A legendary modernist epic of visual thinking from the founder of iconology, tracing the migration of symbols through art, history and cosmology―reconstructed and accessible for the first time

From 1925 until his death in 1929, the great German art theorist and cultural scholar Aby Warburg worked on an ambitious, unprecedented project he called the Mnemosyne Atlas: a series of 63 large themed panels, each featuring a constellation of images―postcards, maps, adverts, reproductions of artworks―that trace the migration of symbols from antiquity to the present. His goal was to show how certain gestures and icons repeated themselves across history, constituting what he called a “pathos formula”―that is, an enduring emotional metaphor. Warburg had the panels photographed, conceiving of their ultimate incarnation as being in book form―but never completed the atlas.

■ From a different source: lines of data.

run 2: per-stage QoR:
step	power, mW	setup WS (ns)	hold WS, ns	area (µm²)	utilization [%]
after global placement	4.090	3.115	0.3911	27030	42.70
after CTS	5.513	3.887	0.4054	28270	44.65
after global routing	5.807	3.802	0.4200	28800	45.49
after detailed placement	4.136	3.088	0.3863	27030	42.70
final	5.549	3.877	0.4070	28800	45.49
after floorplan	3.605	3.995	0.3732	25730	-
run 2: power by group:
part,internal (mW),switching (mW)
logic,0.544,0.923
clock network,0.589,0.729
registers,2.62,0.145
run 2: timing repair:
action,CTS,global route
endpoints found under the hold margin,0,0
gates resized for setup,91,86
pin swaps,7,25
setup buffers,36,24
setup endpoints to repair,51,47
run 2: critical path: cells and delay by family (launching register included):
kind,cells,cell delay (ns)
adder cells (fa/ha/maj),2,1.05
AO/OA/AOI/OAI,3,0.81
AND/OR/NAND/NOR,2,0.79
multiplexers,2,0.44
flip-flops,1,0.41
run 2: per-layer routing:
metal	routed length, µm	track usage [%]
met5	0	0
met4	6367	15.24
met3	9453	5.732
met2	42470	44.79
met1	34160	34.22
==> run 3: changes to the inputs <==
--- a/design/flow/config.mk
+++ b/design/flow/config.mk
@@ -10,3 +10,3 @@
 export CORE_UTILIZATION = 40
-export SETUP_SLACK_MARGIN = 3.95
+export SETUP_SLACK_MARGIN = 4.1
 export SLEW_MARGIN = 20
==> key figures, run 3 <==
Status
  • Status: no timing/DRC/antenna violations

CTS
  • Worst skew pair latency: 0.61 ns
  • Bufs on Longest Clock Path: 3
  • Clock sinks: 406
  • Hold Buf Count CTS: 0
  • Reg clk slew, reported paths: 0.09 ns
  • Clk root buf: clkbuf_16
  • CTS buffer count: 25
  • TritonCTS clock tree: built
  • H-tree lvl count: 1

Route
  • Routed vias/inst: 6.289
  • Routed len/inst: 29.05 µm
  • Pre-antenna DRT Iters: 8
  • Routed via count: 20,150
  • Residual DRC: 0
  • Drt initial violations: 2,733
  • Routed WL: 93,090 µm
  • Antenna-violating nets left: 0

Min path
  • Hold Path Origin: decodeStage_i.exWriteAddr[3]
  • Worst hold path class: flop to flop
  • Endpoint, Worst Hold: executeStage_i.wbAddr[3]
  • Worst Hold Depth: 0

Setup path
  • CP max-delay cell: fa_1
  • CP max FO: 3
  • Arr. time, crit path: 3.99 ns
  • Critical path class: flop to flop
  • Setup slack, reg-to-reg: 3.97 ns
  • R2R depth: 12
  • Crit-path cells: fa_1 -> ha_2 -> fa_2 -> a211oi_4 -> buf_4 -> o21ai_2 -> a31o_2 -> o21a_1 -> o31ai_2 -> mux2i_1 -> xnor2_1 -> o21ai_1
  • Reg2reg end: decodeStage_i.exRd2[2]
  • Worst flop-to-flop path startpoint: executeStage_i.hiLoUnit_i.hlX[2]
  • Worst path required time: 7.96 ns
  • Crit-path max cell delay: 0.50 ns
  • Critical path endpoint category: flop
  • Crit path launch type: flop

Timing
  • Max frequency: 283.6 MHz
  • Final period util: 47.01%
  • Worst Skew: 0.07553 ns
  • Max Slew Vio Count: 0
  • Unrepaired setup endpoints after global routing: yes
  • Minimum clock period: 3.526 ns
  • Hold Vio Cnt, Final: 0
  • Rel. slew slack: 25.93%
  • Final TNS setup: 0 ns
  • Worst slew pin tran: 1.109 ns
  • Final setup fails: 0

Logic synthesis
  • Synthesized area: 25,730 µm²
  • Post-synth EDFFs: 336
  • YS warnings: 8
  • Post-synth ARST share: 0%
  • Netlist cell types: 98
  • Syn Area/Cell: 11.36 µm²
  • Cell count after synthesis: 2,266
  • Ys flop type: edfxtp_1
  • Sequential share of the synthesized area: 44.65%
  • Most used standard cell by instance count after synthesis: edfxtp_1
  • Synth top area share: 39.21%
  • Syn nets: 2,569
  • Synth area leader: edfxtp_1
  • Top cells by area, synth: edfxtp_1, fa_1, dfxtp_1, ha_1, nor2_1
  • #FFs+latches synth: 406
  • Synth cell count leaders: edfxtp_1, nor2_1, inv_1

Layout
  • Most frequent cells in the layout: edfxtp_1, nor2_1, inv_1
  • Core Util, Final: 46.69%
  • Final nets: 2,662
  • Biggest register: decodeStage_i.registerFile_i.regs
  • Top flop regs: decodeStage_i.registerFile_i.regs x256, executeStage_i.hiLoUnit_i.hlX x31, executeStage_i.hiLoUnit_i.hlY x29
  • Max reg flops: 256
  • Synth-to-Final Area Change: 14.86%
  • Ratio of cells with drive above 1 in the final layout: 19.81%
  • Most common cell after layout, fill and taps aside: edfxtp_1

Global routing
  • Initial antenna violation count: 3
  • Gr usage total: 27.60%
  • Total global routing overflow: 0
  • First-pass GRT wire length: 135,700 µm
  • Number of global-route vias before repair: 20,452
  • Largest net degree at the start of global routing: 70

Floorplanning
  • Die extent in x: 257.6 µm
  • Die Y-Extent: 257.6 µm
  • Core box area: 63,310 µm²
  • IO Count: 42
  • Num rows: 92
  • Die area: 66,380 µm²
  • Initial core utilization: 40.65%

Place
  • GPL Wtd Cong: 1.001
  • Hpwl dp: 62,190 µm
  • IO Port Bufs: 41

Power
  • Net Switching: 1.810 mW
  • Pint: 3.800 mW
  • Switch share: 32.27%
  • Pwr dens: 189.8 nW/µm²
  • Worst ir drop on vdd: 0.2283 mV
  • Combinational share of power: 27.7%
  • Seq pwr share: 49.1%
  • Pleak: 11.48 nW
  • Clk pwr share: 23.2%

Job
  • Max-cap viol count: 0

Warburg has become famed for many things―founding the discipline of iconology (what would now be called visual studies); his incredible library (and its idiosyncratic organization); his photographs of Hopi Indians; and the august institute in London that bears his name. But the greatest, most mythical aspect of his legacy is the Mnemosyne Atlas, which is to art history what Walter Benjamin’s Arcades Project is to cultural history―an incomplete, collaged modernist epic attempting to comprehend the patterns of history and human emotion through flashes of insight that circumvent discursive thought.

Artists, theorists, writers and curators as various as Gerhard Richter, R.B. Kitaj, Joan Jonas, Charlene von Heyl, Giorgio Agamben, Marina Warner, Ernst Gombrich and Hans Ulrich Obrist have all paid homage to this mythic entity in different ways; many books have been written about it, and many exhibitions themed around it. Since Gombrich was tasked with its recreation in 1937, several scholars have attempted editions of the Atlas, all using Warburg’s indistinct, nearly illegible photographs. Now, for this major publishing event, Roberto Ohrt and Axel Heil have done what long seemed impossible, searching the 400,000 images in the archives of the Warburg Institute, identifying those from the Atlas and reconstructing Warburg’s panels, rendering the Atlas visually accessible to the world for the first time.
… (more)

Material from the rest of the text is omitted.